Electrical and structural properties of zirconium germanosilicide formed by a bilayer solid state reaction of Zr with strained Si1−xGex alloys

Abstract

The effects of alloy composition on the electrical and structural properties of zirconium germanosilicide (Zr–Si–Ge) films formed during the Zr/Si1−xGex solid state reaction were investigated. Thin films of Zr(Si1−yGey) and C49 Zr(Si1−yGey)2 were formed from the solid phase reaction of Zr and Si1−xGex bilayer structures. The thicknesses of the Zr and Si1−xGex layers were 100 and 500 Å, respectively. It was observed that Zr reacts uniformly with the Si1−xGex alloy and that C49 Zr(Si1−yGey)2 with y=x is the final phase of the Zr/Si1−xGex solid phase reaction for all compositions examined. The sheet resistance of the Zr(Si1−yGey)2 thin films was higher than the sheet resistance of similarly prepared ZrSi2 films.

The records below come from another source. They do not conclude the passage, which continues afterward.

--- config.mk ---
export PLATFORM = sky130hd
export DESIGN_NAME = sequence_generator_serial
export DESIGN_NICKNAME = d
export VERILOG_FILES = /design/src/rtl/sequence_generator_serial.sv
export SDC_FILE = /design/constraint.sdc
export NUM_CORES = 1
export LEC_CHECK = 0
export ABC_CLOCK_PERIOD_IN_PS = 4300
export CORE_ASPECT_RATIO = 0.7
export CORE_UTILIZATION = 50
export DETAILED_ROUTE_END_ITERATION = 12
export GPL_ROUTABILITY_DRIVEN = 0
export PLACE_DENSITY_LB_ADDON = 0.08
export SYNTH_ARGS = -nofsm -noshare
export SYNTH_HDL_FRONTEND = slang
export SYNTH_SLANG_ARGS = --single-unit
export TNS_END_PERCENT = 10
--- constraint.sdc ---
create_clock -name clk -period 4.3 [get_ports clk]
set_input_delay 0.86 -clock clk [delete_from_list [all_inputs] [get_ports clk]]
set_output_delay 0.86 -clock clk [all_outputs]
set_load 0.1 [all_outputs]
--- src/rtl/sequence_generator_serial.sv ---
// Serial pattern transmitter.
// Sends a fixed PAT_W-bit pattern MSB-first, one bit per clock, repeated
// rep_cnt times with IDLE_GAP idle cycles between repetitions. Every output
// is a flop fed from the next-state logic, so there is no combinational
// path from any input to any output.
module sequence_generator_serial #(
    parameter int                PAT_W    = 4,
    parameter logic [PAT_W-1:0]  PATTERN  = 4'b1011,
    parameter int                CNT_W    = 8,
    parameter int                IDLE_GAP = 0
) (
    input  logic             clk,
    input  logic             rst,
    input  logic             start,
    input  logic [CNT_W-1:0] rep_cnt,
    input  logic             abort,
    output logic             out,
    output logic             out_valid,
    output logic             last,
    output logic             busy,
    output logic             done
);

    localparam int IDX_W = (PAT_W > 1) ? $clog2(PAT_W) : 1;

    localparam logic [IDX_W-1:0] TOP_IDX  = IDX_W'(PAT_W - 1);
    localparam logic [IDX_W-1:0] IDX_ONE  = IDX_W'(1);
    localparam logic [CNT_W-1:0] REP_ONE  = CNT_W'(1);
    localparam logic [3:0]       GAP_LOAD = 4'(IDLE_GAP - 1);
    localparam bit               HAS_GAP  = (IDLE_GAP > 0);

    typedef enum logic [1:0] {
        IDLE  = 2'd0,
        SHIFT = 2'd1,
        GAP   = 2'd2,
        DONE  = 2'd3
    } state_t;

    state_t             state, state_n;
    // bit_idx is the pattern position currently being driven on out.
    logic [IDX_W-1:0]   bit_idx, bit_idx_n;
    // reps_left includes the repetition currently on the wire.
    logic [CNT_W-1:0]   reps_left, reps_left_n;
    // gap_cnt counts remaining idle cycles after the current one.
    logic [3:0]         gap_cnt, gap_cnt_n;
    logic               out_n, out_valid_n, last_n, busy_n, done_n;

    // Pattern bit at a given position; isolated so the shift index math
    // stays readable.
    function automatic logic pat_bit(input logic [IDX_W-1:0] idx);
        return PATTERN[idx];
    endfunction

    // Next-state and next-output logic; outputs describe the state being
    // entered so they appear registered on the following cycle.
    always_comb begin
        state_n     = state;
        bit_idx_n   = bit_idx;
        reps_left_n = reps_left;
        gap_cnt_n   = gap_cnt;
        out_n       = 1'b0;
        out_valid_n = 1'b0;
        last_n      = 1'b0;

        unique case (state)
            IDLE: begin
                if (start && !abort) begin
                    reps_left_n = rep_cnt;
                    if (rep_cnt != '0) begin
                        state_n     = SHIFT;
                        bit_idx_n   = TOP_IDX;
                        out_n       = pat_bit(TOP_IDX);
                        out_valid_n = 1'b1;
                    end else begin
                        state_n = DONE;
                    end
                end
            end

            SHIFT: begin
                if (abort) begin
                    state_n     = IDLE;
                    bit_idx_n   = '0;
                    reps_left_n = '0;
                    gap_cnt_n   = '0;
                end else if (bit_idx == '0) begin
                    // End of one repetition: finish, idle gap, or reload.
                    if (reps_left == REP_ONE) begin
                        state_n = DONE;
                    end else begin
                        reps_left_n = reps_left - REP_ONE;
                        if (HAS_GAP) begin
                            state_n   = GAP;
                            gap_cnt_n = GAP_LOAD;
                        end else begin
                            bit_idx_n   = TOP_IDX;
                            out_n       = pat_bit(TOP_IDX);
                            out_valid_n = 1'b1;
                        end
                    end
                end else begin
                    bit_idx_n   = bit_idx - IDX_ONE;
                    out_n       = pat_bit(bit_idx - IDX_ONE);
                    out_valid_n = 1'b1;
                    // Flag the final bit as it is loaded into the out flop.
                    last_n      = (bit_idx == IDX_ONE) && (reps_left == REP_ONE);
                end
            end

            GAP: begin
                if (abort) begin
                    state_n     = IDLE;
                    bit_idx_n   = '0;
                    reps_left_n = '0;
                    gap_cnt_n   = '0;
                end else if (gap_cnt == '0) begin
                    state_n     = SHIFT;
                    bit_idx_n   = TOP_IDX;
                    out_n       = pat_bit(TOP_IDX);
                    out_valid_n = 1'b1;
                end else begin
                    gap_cnt_n = gap_cnt - 4'd1;
                end
            end

            DONE: begin
                // abort and start are both ignored here; done always completes.
                state_n     = IDLE;
                bit_idx_n   = '0;
                reps_left_n = '0;
                gap_cnt_n   = '0;
            end

            default: begin
                state_n = IDLE;
            end
        endcase

        busy_n = (state_n != IDLE);
        done_n = (state_n == DONE);
    end

    // State, counters and output flops; reset returns everything to idle.
    always_ff @(posedge clk) begin
        if (rst) begin
            state     <= IDLE;
            bit_idx   <= '0;
            reps_left <= '0;
            gap_cnt   <= '0;
            out       <= 1'b0;
            out_valid <= 1'b0;
            last      <= 1'b0;
            busy      <= 1'b0;
            done      <= 1'b0;
        end else begin
            state     <= state_n;
            bit_idx   <= bit_idx_n;
            reps_left <= reps_left_n;
            gap_cnt   <= gap_cnt_n;
            out       <= out_n;
            out_valid <= out_valid_n;
            last      <= last_n;
            busy      <= busy_n;
            done      <= done_n;
        end
    end

endmodule

==> flow_summary.json <==
{
  "status": "completed",
  "synthFlopType": "dfxtp_1",
  "finalCritPeriodShare_pct": 59.87,
  "critPathBufInv": 1,
  "cts_tree": "yes",
  "firstDrtPassIters": 4,
  "drt_wl_total_um": 3123,
  "root_buffer": "clkbuf_8",
  "fin_crit_ns": 2.575,
  "yosys_warnings": 0,
  "n_antenna_cell": 0,
  "p_leak_nw": 0.5802,
  "hold_viol": 0,
  "area_growth_pct": 12.08,
  "die_height_um": 46.08,
  "skew_ns": 0.001274,
  "drv_cap": 0,
  "critPathTopFamily": "buffers and inverters",
  "dr_total_vias": 1234,
  "seq_power_share_pct": 47.9,
  "cts_resized": 0,
  "synth.avg_cell_area_um2": 8.782,
  "avgRoutedWirePerCell_um": 15.31,
  "worstSetupPathType": "flip-flop to primary output",
  "syn_inst": 158,
  "p_int_mw": 0.3153,
  "pre_cts_slack_ns": 1.553,
  "grt_first_pass_wirelength_um": 5037,
  "via_per_inst": 6.049,
  "peakVddDrop_mv": 0.1941,
  "rows": 15,
  "core_um2": 2552,
  "dpl-instance-area_um2": 1510,
  "synth.top_cell.area_share_pct": 30.30,
  "fp.dieW_um": 64.97,
  "ys_ff_latch": 21,
  "synth-async-reset-ratio_pct": 0,
  "cp.required_ns": 3.44,
  "synth.area.top_cells": "dfxtp_1 30%, ha_1 6.3%, a21oi_1 4.3%",
  "ys_seq_area_share_pct": 30.30,
  "syn-num-nets": 177,
  "swShare_pct": 30.98,
  "io_buffers": 16,
  "worstSetupStartpointType": "flip-flop",
  "cts_sinks": 21,
  "path_max_fanout": 1,
  "post_cts_buffers": 0,
  "power.total_mw": 0.4568,
  "clk_pin_slew_ns": 0.08,
  "fin_ws_ns": 1.725,
  "hold_buffers": 0,
  "fmax_mhz": 388.4,
  "drt_iter0_markers": 59,
  "pin_count": 17,
  "grt.total_usage_pct": 22.63,
  "relSlewSlack_pct": 34.75,
  "pwr-share-clk_pct": 28.9,
  "max_stage_delay_ns": 1.13,
  "cts_max_level": 1,
  "synth-edff-count": 0,
  "final_nets": 190,
  "worstSetupEndpointType": "primary output",
  "drive_gt1_share_pct": 10.00,
  "cts-buffers-inserted": 3,
  "drc": 0,
  "syn_area_um2": 1388,
  "drv_slew": 0,
  "fin_area_um2": 1555,
  "antenna_found_initial": 0,
  "clk_path_buf_depth": 2,
  "grt_pass1_vias": 1055,
  "setup-violations-final": 0,
  "crit_arrival_ns": 1.71,
  "initial_core_util_pct": 54.36,
  "detail-route-antenna-nets": 0,
  "powerDensity_nw_per_um2": 293.7,
  "combPwrFrac_pct": 23.2,
  "grt_max_degree": 17,
  "tightest_slew_ns": 0.9757,
  "die_area_um2": 2993,
  "hpwl_um": 2359,
  "path_cells": "clkdlybuf4s50_1",
  "clkLatencyLatePin_ns": 0.26,
  "p_switching_mw": 0.1415,
  "min_path_type": "flip-flop to flip-flop",
  "synth_top_area_cell": "dfxtp_1",
  "synth.distinct_cells": 51,
  "fin_tns_setup_ns": 0,
  "rsz0062_at_grt": "no",
  "cpMaxStageDelayCell": "clkdlybuf4s50_1",
  "grt-ovfl-total": 0
}
-- area by class of cell --
cell class              instances  area [um2]
well taps                      34       42.54
inverters                      10       37.54
repair buffers                 16       160.2
flip-flops and latches         21       420.4
clock buffers                   4       45.04
multi-input cells             119       849.6
fillers                       236       997.2
-- path summary, 6_finish.rpt --
check                           startpoint            to  slack (ns)  depth (start not counted)
worst min register to register  bit_idx[1]    bit_idx[1]        0.49                          2
worst max-delay path                   out           out        1.73                          1
worst max register to register  bit_idx[0]  reps_left[1]        2.40                          6
worst min-delay path            bit_idx[1]    bit_idx[1]        0.49                          2
-- power by group through the flow --
stage | Sequential [mW] | Combinational (mW) | Clock (mW)
2_1_floorplan | 0.231 | 0.0693 | 0
3_3_place_gp | 0.223 | 0.103 | 0
3_5_place_dp | 0.223 | 0.105 | 0
4_1_cts | 0.218 | 0.105 | 0.135
5_1_grt | 0.220 | 0.116 | 0.141
6_report | 0.219 | 0.106 | 0.132
-- state kept, by name, indices dropped and copies added (netlist names) --
signal,count
reps_left,8
gap_cnt,4
bit_idx,2
state,2
busy,1
done,1
last,1
out,1
out_valid,1
-- synth_stat cells (2+ instances only) --
library cell / count
inv_1: 10
o21a_1: 4
buf_6: 4
a21o_2: 2
a2111oi_1: 3
buf_2: 2
nor3_1: 3
o21ai_0: 7
or3_1: 2
nand3_1: 4
a21oi_1: 12
o311ai_1: 2
a211oi_1: 4
and4_1: 2
or4_1: 4
nor2_1: 15
ha_1: 7
nor3b_1: 3
or2_2: 2
dfxtp_1: 21
nand2_1: 10
o31ai_1: 4
mux2i_1: 3
-- per-layer routing --
metal,vias up,global-route usage [%],part of all wire (%)
li1,615,-,-
met1,577,32.39,52
met2,40,33.13,42
met3,2,5.446,5.9
met4,0,7.556,0.42
met5,-,0,0
-- cell families after synthesis --
family,Yosys count,share of synthesized area (%)
muxes,3,2.164
DFF,21,30.30
AOI/OAI and AO/OA,52,26.87
buffers and inverters,18,8.476
xor gates and xnor gates,1,0.6313
adders and majority gates,7,6.312
and+or+nand+nor,56,25.25
-- placed cells by master, fill, tap and decap left out, types with 7 or more instances in the layout --
master,Yosys,layout
ha_1,7,7
nor2_1,15,15
a21oi_1,12,12
inv_1,10,10
o21ai_0,7,7
clkdlybuf4s50_1,0,16
dfxtp_1,21,21
nand2_1,10,10
-- metrics by stage --
step           hold slack (ns)  utilization [%]  cells
2_1_floorplan           0.4515                -    158
3_3_place_gp            0.4686            59.17    200
3_5_place_dp            0.4891            59.17    200
4_1_cts                 0.5011            60.93    204
5_1_grt                 0.5284            60.93    204
6_report                0.4930            60.93    204
-- worst reg2reg max path, cell delays in order, from the launching register on --
cell	delay [ns]
dfxtp_1	0.40
inv_1	0.07
ha_1	0.27
or4b_4	0.51
o211ai_2	0.19
a2111oi_1	0.13
a211oi_1	0.25
Note: power is estimated with default switching activity, not from simulation.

The stability of Zr(Si1−yGey)2 in contact with Si1−xGex was investigated and compared to the stability of Ti(Si1−yGey)2 in contact with Si1−xGex. The Ti(Si1−yGey)2/Si1−xGex structure is unstable when annealed for 10 min at 700 °C, with Ge segregating from Ti(Si1−yGey)2 and forming Ge-rich Si1−zGez precipitates at grain boundaries. In contrast, no Ge segregation was detected in the Zr(Si1−yGey)2/Si1−xGex structures. We attribute the stability of the Zr-based structure to a smaller thermodynamic driving force for germanium segregation and stronger atomic bonding in C49 Zr(Si1−yGey)2. Classical thermodynamics were used to calculate Zr(Si1−yGey)2–Si1−xGex tie lines in the Zr–Si–Ge ternary phase diagram. The calculations were compared with previously calculated Ti(Si1−yGey)2–Si1−xGex tie lines.